Mathematics
Grade10
Easy
Question
Solve the system:
y = x + 4
5y = 5x + 20
- No solution
- (11, 8)
- (5, 15)
- Infinitely many solutions.
Hint:
we have given two equation, we have to solve the system. We have two equation which is y = x + 4 and 5y = 5x + 20 .Make two equation , if (a1/a2) = (b1/b2) = (c1/c2) then it is infinitely many solutions, if (a1/a2) = (b1/b2) ≠ (c1/c2) and if (a1/a2) ≠(b1/b2) then it is unique solution.
The correct answer is: Infinitely many solutions.
Here we have to find the system of equation.

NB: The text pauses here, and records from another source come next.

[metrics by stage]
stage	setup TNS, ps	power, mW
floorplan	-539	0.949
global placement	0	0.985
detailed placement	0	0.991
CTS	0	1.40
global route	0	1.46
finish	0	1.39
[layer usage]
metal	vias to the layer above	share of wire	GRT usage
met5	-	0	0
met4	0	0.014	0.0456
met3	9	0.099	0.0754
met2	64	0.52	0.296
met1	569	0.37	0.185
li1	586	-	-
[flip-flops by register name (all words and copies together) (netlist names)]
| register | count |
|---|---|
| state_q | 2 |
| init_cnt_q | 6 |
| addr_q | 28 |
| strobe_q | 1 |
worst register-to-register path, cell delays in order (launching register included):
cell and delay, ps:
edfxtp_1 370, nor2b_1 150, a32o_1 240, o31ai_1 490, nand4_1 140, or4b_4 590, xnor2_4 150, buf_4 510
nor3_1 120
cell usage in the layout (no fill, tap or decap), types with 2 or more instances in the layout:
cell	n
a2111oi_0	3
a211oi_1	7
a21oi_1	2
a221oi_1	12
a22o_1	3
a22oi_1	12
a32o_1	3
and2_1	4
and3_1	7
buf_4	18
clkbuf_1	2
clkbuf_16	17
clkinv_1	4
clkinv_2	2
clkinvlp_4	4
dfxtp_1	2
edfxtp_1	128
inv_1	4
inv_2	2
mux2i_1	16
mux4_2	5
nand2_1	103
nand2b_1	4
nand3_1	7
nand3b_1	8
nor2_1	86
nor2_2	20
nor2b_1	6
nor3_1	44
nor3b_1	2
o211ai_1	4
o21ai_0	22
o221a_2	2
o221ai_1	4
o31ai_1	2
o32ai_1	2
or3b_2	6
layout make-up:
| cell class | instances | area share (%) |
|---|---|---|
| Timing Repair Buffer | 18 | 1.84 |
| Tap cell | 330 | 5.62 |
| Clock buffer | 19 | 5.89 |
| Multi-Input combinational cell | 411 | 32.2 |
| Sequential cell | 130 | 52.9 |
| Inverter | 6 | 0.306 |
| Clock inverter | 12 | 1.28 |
<file path="src/hw/video_pkg.sv">
`default_nettype none

package video_pkg;

   localparam int COORD_W = 10;    // raster coordinate bits
   localparam int CHAN_W = 8;      // bits per colour channel

   // horizontal timing in pixels
   localparam int H_ACTIVE = 640;  // visible pixels
   localparam int H_FRONT = 16;    // front porch
   localparam int H_SYNC = 96;     // sync pulse width
   localparam int H_BACK = 48;     // back porch

   // vertical timing in lines
   localparam int V_ACTIVE = 480;  // visible lines
   localparam int V_FRONT = 10;    // front porch
   localparam int V_SYNC = 2;      // sync pulse width
   localparam int V_BACK = 33;     // back porch

   localparam int H_TOTAL = H_ACTIVE + H_FRONT + H_SYNC + H_BACK;  // 800 per line
   localparam int V_TOTAL = V_ACTIVE + V_FRONT + V_SYNC + V_BACK;  // 525 per frame

   localparam int SPRITE_SIZE = 16;  // sprite edge in pixels
   localparam int PIPE_DEPTH = 2;    // raster position to output pixel

endpackage

`default_nettype wire

</file>
<file path="src/hw/background_gen.sv">
`timescale 1ns/1ps
`default_nettype none

module background_gen import video_pkg::*; (
   input  logic               clk,
   input  logic               rst,
   input  logic               frame_start,  // strobe at (0,0)
   input  logic [COORD_W-1:0] spot_x,
   input  logic [CHAN_W-1:0]  bck_r,        // base colour request
   input  logic [CHAN_W-1:0]  bck_g,
   input  logic [CHAN_W-1:0]  bck_b,
   output logic [CHAN_W-1:0]  bg_r,
   output logic [CHAN_W-1:0]  bg_g,
   output logic [CHAN_W-1:0]  bg_b
);

   logic [CHAN_W-1:0] base_r, base_g, base_b;  // colour held for the frame
   logic [CHAN_W-1:0] cur_r, cur_g, cur_b;     // colour for this pixel

   // origin pixel already uses the new frame colour
   assign cur_r = frame_start ? bck_r : base_r;
   assign cur_g = frame_start ? bck_g : base_g;
   assign cur_b = frame_start ? bck_b : base_b;

   always_ff @(posedge clk) begin
      if (rst) begin
         base_r <= '0;
         base_g <= '0;
         base_b <= '0;
      end else if (frame_start) begin
         base_r <= bck_r;           // sampled once per frame
         base_g <= bck_g;
         base_b <= bck_b;
      end
   end

   always_ff @(posedge clk) begin
      bg_r <= cur_r;
      bg_g <= cur_g;
      bg_b <= cur_b + spot_x[COORD_W-1:COORD_W-CHAN_W];  // x/4 gradient mod 256
   end

endmodule

`default_nettype wire

</file>
<file path="src/hw/bomber_video.sv">
`timescale 1ns/1ps
`default_nettype none

module bomber_video import video_pkg::*; (
   input  logic               clk,
   input  logic               rst,
   input  logic [COORD_W-1:0] player_x,      // sprite corner
   input  logic [COORD_W-1:0] player_y,
   input  logic [7:0]         player_color,  // rgb332
   input  logic [CHAN_W-1:0]  bck_r,         // background base colour
   input  logic [CHAN_W-1:0]  bck_g,
   input  logic [CHAN_W-1:0]  bck_b,
   output logic [CHAN_W-1:0]  vga_r,
   output logic [CHAN_W-1:0]  vga_g,
   output logic [CHAN_W-1:0]  vga_b,
   output logic               vga_hs,
   output logic               vga_vs,
   output logic               vga_blank,
   output logic               sof            // start of frame at output
);

   logic [COORD_W-1:0] spot_x, spot_y;       // raster position
   logic               active, hs, vs;
   logic               frame_start;          // strobe at origin
   logic [CHAN_W-1:0]  bg_r, bg_g, bg_b;
   logic [CHAN_W-1:0]  spr_r, spr_g, spr_b;
   logic               spr_hit;

   vga_timing vga_timing_i (
      .clk(clk), .rst(rst),
      .spot_x(spot_x), .spot_y(spot_y),
      .active(active), .hs(hs), .vs(vs),
      .frame_start(frame_start)
   );

   background_gen background_gen_i (
      .clk(clk), .rst(rst), .frame_start(frame_start),
      .spot_x(spot_x),
      .bck_r(bck_r), .bck_g(bck_g), .bck_b(bck_b),
      .bg_r(bg_r), .bg_g(bg_g), .bg_b(bg_b)
   );

   player_sprite player_sprite_i (
      .clk(clk), .rst(rst), .frame_start(frame_start),
      .spot_x(spot_x), .spot_y(spot_y),
      .player_x(player_x), .player_y(player_y),
      .player_color(player_color),
      .spr_hit(spr_hit),
      .spr_r(spr_r), .spr_g(spr_g), .spr_b(spr_b)
   );

   pixel_mixer pixel_mixer_i (
      .clk(clk), .rst(rst),
      .active(active), .hs(hs), .vs(vs), .frame_start(frame_start),
      .bg_r(bg_r), .bg_g(bg_g), .bg_b(bg_b),
      .spr_r(spr_r), .spr_g(spr_g), .spr_b(spr_b),
      .spr_hit(spr_hit),
      .vga_r(vga_r), .vga_g(vga_g), .vga_b(vga_b),
      .vga_hs(vga_hs), .vga_vs(vga_vs), .vga_blank(vga_blank),
      .sof(sof)
   );

endmodule

`default_nettype wire

</file>
<file path="src/hw/pixel_mixer.sv">
`timescale 1ns/1ps
`default_nettype none

module pixel_mixer import video_pkg::*; (
   input  logic              clk,
   input  logic              rst,
   input  logic              active,       // from timing stage
   input  logic              hs,
   input  logic              vs,
   input  logic              frame_start,
   input  logic [CHAN_W-1:0] bg_r,         // renderer stage outputs
   input  logic [CHAN_W-1:0] bg_g,
   input  logic [CHAN_W-1:0] bg_b,
   input  logic [CHAN_W-1:0] spr_r,
   input  logic [CHAN_W-1:0] spr_g,
   input  logic [CHAN_W-1:0] spr_b,
   input  logic              spr_hit,
   output logic [CHAN_W-1:0] vga_r,
   output logic [CHAN_W-1:0] vga_g,
   output logic [CHAN_W-1:0] vga_b,
   output logic              vga_hs,
   output logic              vga_vs,
   output logic              vga_blank,    // high while visible
   output logic              sof
);

   logic              active_d, hs_d, vs_d, sof_d;  // aligned with renderers
   logic [CHAN_W-1:0] pix_r, pix_g, pix_b;

   always_comb begin
      if (!active_d) begin
         pix_r = '0;                 // black in blanking
         pix_g = '0;
         pix_b = '0;
      end else if (spr_hit) begin
         pix_r = spr_r;              // sprite wins
         pix_g = spr_g;
         pix_b = spr_b;
      end else begin
         pix_r = bg_r;
         pix_g = bg_g;
         pix_b = bg_b;
      end
   end

   always_ff @(posedge clk) begin
      if (rst) begin
         active_d <= 1'b0;
         hs_d <= 1'b1;
         vs_d <= 1'b1;
         sof_d <= 1'b0;
         vga_r <= '0;
         vga_g <= '0;
         vga_b <= '0;
         vga_hs <= 1'b1;
         vga_vs <= 1'b1;
         vga_blank <= 1'b0;
         sof <= 1'b0;
      end else begin
         active_d <= active;         // match renderer latency
         hs_d <= hs;
         vs_d <= vs;
         sof_d <= frame_start;
         vga_r <= pix_r;
         vga_g <= pix_g;
         vga_b <= pix_b;
         vga_hs <= hs_d;
         vga_vs <= vs_d;
         vga_blank <= active_d;
         sof <= sof_d;
      end
   end

endmodule

`default_nettype wire

</file>
<file path="src/hw/player_sprite.sv">
`timescale 1ns/1ps
`default_nettype none

module player_sprite import video_pkg::*; (
   input  logic               clk,
   input  logic               rst,
   input  logic               frame_start,   // strobe at (0,0)
   input  logic [COORD_W-1:0] spot_x,
   input  logic [COORD_W-1:0] spot_y,
   input  logic [COORD_W-1:0] player_x,      // sprite top left corner
   input  logic [COORD_W-1:0] player_y,
   input  logic [7:0]         player_color,  // rgb332
   output logic               spr_hit,       // opaque sprite pixel
   output logic [CHAN_W-1:0]  spr_r,
   output logic [CHAN_W-1:0]  spr_g,
   output logic [CHAN_W-1:0]  spr_b
);

   logic [COORD_W-1:0] pos_x, pos_y;     // corner held for the frame
   logic [7:0]         color;            // colour held for the frame
   logic [COORD_W-1:0] cur_x, cur_y;
   logic [7:0]         cur_color;
   logic [COORD_W-1:0] dx, dy;           // offset from corner
   logic               in_box;
   logic               hit;
   logic [2:0]         red3, grn3;
   logic [1:0]         blu2;

   // bypass so the origin pixel sees this frame's values
   assign cur_x = frame_start ? player_x : pos_x;
   assign cur_y = frame_start ? player_y : pos_y;
   assign cur_color = frame_start ? player_color : color;

   assign dx = spot_x - cur_x;           // left of corner wraps to large
   assign dy = spot_y - cur_y;
   assign in_box = (dx < COORD_W'(SPRITE_SIZE)) && (dy < COORD_W'(SPRITE_SIZE));
   // checker of four squares
   assign hit = in_box &&
                (dx[$clog2(SPRITE_SIZE)-1] == dy[$clog2(SPRITE_SIZE)-1]);

   assign red3 = cur_color[7:5];
   assign grn3 = cur_color[4:2];
   assign blu2 = cur_color[1:0];

   always_ff @(posedge clk) begin
      if (rst) begin
         pos_x <= '0;
         pos_y <= '0;
         color <= '0;
      end else if (frame_start) begin
         pos_x <= player_x;              // sampled once per frame
         pos_y <= player_y;
         color <= player_color;
      end
   end

   always_ff @(posedge clk) begin
      if (rst) begin
         spr_hit <= 1'b0;
      end else begin
         spr_hit <= hit;
      end
   end

   always_ff @(posedge clk) begin
      spr_r <= {red3, red3, red3[2:1]};  // bit replication to 8 bits
      spr_g <= {grn3, grn3, grn3[2:1]};
      spr_b <= {blu2, blu2, blu2, blu2};
   end

endmodule

`default_nettype wire

</file>
<file path="src/hw/vga_timing.sv">
`timescale 1ns/1ps
`default_nettype none

module vga_timing import video_pkg::*; (
   input  logic               clk,
   input  logic               rst,
   output logic [COORD_W-1:0] spot_x,       // column of current pixel
   output logic [COORD_W-1:0] spot_y,       // line of current pixel
   output logic               active,       // inside visible area
   output logic               hs,           // horizontal sync active low
   output logic               vs,           // vertical sync active low
   output logic               frame_start   // one cycle at (0,0)
);

   logic [COORD_W-1:0] next_x;    // column after this cycle
   logic [COORD_W-1:0] next_y;    // line after this cycle
   logic               line_end;  // last pixel of the line
   logic               frame_end; // last line of the frame

   assign line_end = (spot_x == COORD_W'(H_TOTAL - 1));
   assign frame_end = (spot_y == COORD_W'(V_TOTAL - 1));
   assign next_x = line_end ? '0 : spot_x + 1'b1;  // wraps at H_TOTAL

   always_comb begin
      next_y = spot_y;                    // hold within the line
      if (line_end) begin
         if (frame_end) begin
            next_y = '0;                  // wrap at V_TOTAL
         end else begin
            next_y = spot_y + 1'b1;
         end
      end
   end

   // counters and decodes share one register stage
   always_ff @(posedge clk) begin
      if (rst) begin
         spot_x <= COORD_W'(H_TOTAL - 1);  // so first step lands on (0,0)
         spot_y <= COORD_W'(V_TOTAL - 1);
         active <= 1'b0;
         hs <= 1'b1;                       // sync idle high
         vs <= 1'b1;
         frame_start <= 1'b0;
      end else begin
         spot_x <= next_x;
         spot_y <= next_y;
         active <= (next_x < COORD_W'(H_ACTIVE)) &&
                   (next_y < COORD_W'(V_ACTIVE));
         hs <= !((next_x >= COORD_W'(H_ACTIVE + H_FRONT)) &&
                 (next_x < COORD_W'(H_ACTIVE + H_FRONT + H_SYNC)));
         vs <= !((next_y >= COORD_W'(V_ACTIVE + V_FRONT)) &&
                 (next_y < COORD_W'(V_ACTIVE + V_FRONT + V_SYNC)));
         frame_start <= (next_x == '0) && (next_y == '0);  // strobe at origin
      end
   end

endmodule

`default_nettype wire

</file>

Firstly, we have given equation y = x + 4 and 5y = 5x + 20.
y = x + 4 --(1)
5y = 5x + 20 --(2)
We have a1 = 1 , b1 = 1 and c1 = 4
And a2 = 5 , b2 = 5 and c2 = 20,
Now , a1/a2 = 1/5 ,
b1/b2 = 1/5
and c1/ c2 = 4/20 = 1/5
therefore, a1/a2 = b1/b2 = c1/c2
Therefore , it solution having infinitely many solution.
The correct answer is Infinitely many solution.
Or,
y = x + 4 …(i)
5y = 5x + 20 …(ii)
Substituting y from (i) in (ii), we get
5(x + 4) = 5x + 20
5x + 20 = 5x + 20
20 = 20
The statement 20 = 20 is an identity, so the system of equations has infinitely many solutions.
In this question, we have solve this question by system of equation we have , if (a1/a2) = (b1/b2) = (c1/c2) then it is infinitely many solutions, if (a1/a2) = (b1/b2) ≠ (c1/c2) and if (a1/a2) ≠(b1/b2) then it is unique solution.